WHAT YOU WILL DO: Answer with one number only: the count of lines below that hold the word "cell".

Collected data:
^^^^

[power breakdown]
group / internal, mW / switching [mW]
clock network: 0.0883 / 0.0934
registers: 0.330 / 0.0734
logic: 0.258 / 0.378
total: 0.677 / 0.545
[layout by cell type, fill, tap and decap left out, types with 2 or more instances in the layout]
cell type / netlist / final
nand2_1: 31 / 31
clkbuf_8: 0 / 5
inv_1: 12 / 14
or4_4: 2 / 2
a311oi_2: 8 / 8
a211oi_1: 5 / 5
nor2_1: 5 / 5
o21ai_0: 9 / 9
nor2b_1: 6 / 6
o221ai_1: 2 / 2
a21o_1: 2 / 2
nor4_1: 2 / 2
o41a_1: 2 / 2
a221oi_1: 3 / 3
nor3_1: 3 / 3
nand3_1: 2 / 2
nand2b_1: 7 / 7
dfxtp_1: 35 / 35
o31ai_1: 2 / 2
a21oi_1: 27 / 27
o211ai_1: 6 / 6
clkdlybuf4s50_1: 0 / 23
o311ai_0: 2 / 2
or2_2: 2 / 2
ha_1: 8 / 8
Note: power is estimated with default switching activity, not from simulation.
===== src/rtl/elevator_call_scheduler.sv =====
// elevator_call_scheduler
// Latches floor calls and drives the car's next target using SCAN.
//   clk, rst     : clock, asynchronous active-high reset
//   call_btn     : per-floor call buttons (level or pulse)
//   car_floor    : car's current floor
//   car_arrived  : one-cycle pulse, car stopped at car_floor
//   target_floor : floor the car must go to
//   target_valid : target_floor is meaningful (FSM in SERVE)
//   dir_up       : serving upward and not already at the target
//   dir_down     : serving downward and not already at the target
//   pending      : latched unserved calls
//   busy         : FSM not idle
module elevator_call_scheduler
  import elevator_pkg::*;
#(
  parameter int unsigned NUM_FLOORS = NUM_FLOORS_DEF,
  parameter int unsigned FLOOR_W    = FLOOR_W_DEF
) (
  input  logic                  clk,
  input  logic                  rst,
  input  logic [NUM_FLOORS-1:0] call_btn,
  input  logic [FLOOR_W-1:0]    car_floor,
  input  logic                  car_arrived,
  output logic [FLOOR_W-1:0]    target_floor,
  output logic                  target_valid,
  output logic                  dir_up,
  output logic                  dir_down,
  output logic [NUM_FLOORS-1:0] pending,
  output logic                  busy
);

  state_e                 state_q, state_d;
  logic [NUM_FLOORS-1:0]  pending_q, pending_d;
  logic [FLOOR_W-1:0]     target_q, target_d;
  logic                   dir_q, dir_d;

  logic [NUM_FLOORS-1:0]  clr_vec;
  logic [NUM_FLOORS-1:0]  ahead_mask;
  logic [NUM_FLOORS-1:0]  pick_pending;

  logic [FLOOR_W-1:0]     sel_floor, pick_floor;
  logic                   sel_found, pick_found;
  logic                   sel_dir, pick_dir;
  logic                   at_target;

  // Arrival clears the car's floor; out-of-range car_floor matches no bit.
  // Clear is applied after set so an open door absorbs a same-edge press.
  always_comb begin
    clr_vec = '0;
    for (int unsigned i = 0; i < NUM_FLOORS; i++) begin
      clr_vec[i] = car_arrived && (32'(car_floor) == i);
    end
    pending_d = (pending_q | call_btn) & ~clr_vec;
  end

  // Pickup candidates are the pending floors on the car's side of the target.
  always_comb begin
    ahead_mask = '0;
    for (int unsigned i = 0; i < NUM_FLOORS; i++) begin
      ahead_mask[i] = (dir_q == DIR_UP) ? (i < 32'(target_q)) : (i > 32'(target_q));
    end
  end

  assign pick_pending = pending_q & ahead_mask;

  elevator_call_picker #(
    .NUM_FLOORS (NUM_FLOORS),
    .FLOOR_W    (FLOOR_W),
    .STRICT     (1'b0)
  ) u_select (
    .pending_i    (pending_q),
    .car_floor_i  (car_floor),
    .dir_i        (dir_q),
    .next_floor_o (sel_floor),
    .found_o      (sel_found),
    .next_dir_o   (sel_dir)
  );

  elevator_call_picker #(
    .NUM_FLOORS (NUM_FLOORS),
    .FLOOR_W    (FLOOR_W),
    .STRICT     (1'b1)
  ) u_pickup (
    .pending_i    (pick_pending),
    .car_floor_i  (car_floor),
    .dir_i        (dir_q),
    .next_floor_o (pick_floor),
    .found_o      (pick_found),
    .next_dir_o   (pick_dir)
  );

  always_comb begin
    state_d  = state_q;
    target_d = target_q;
    dir_d    = dir_q;
    case (state_q)
      ST_IDLE: begin
        if (pending_q != '0) state_d = ST_SELECT;
      end
      ST_SELECT: begin
        // The non-strict search finds a floor whenever any call is pending.
        if (!sel_found) begin
          state_d = ST_IDLE;
        end else begin
          target_d = sel_floor;
          dir_d    = sel_dir;
          state_d  = ST_SERVE;
        end
      end
      ST_SERVE: begin
        if (car_arrived && (car_floor == target_q)) begin
          state_d = ST_IDLE;
        end else if (!pending_q[target_q]) begin
          state_d = ST_SELECT;
        end else if (pick_found && (pick_dir == dir_q)) begin
          // Strict mode never reverses, so pick_dir always agrees with dir_q.
          target_d = pick_floor;
        end
      end
      default: state_d = ST_IDLE;
    endcase
  end

  always_ff @(posedge clk or posedge rst) begin
    if (rst) begin
      state_q   <= ST_IDLE;
      pending_q <= '0;
      target_q  <= '0;
      dir_q     <= DIR_UP;
    end else begin
      state_q   <= state_d;
      pending_q <= pending_d;
      target_q  <= target_d;
      dir_q     <= dir_d;
    end
  end

  assign at_target    = (target_q == car_floor);
  assign target_valid = (state_q == ST_SERVE);
  assign target_floor = target_q;
  assign dir_up       = target_valid & (dir_q == DIR_UP) & ~at_target;
  assign dir_down     = target_valid & (dir_q == DIR_DOWN) & ~at_target;
  assign pending      = pending_q;
  assign busy         = (state_q != ST_IDLE);

endmodule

^^^^

WRITTEN ANSWER: 2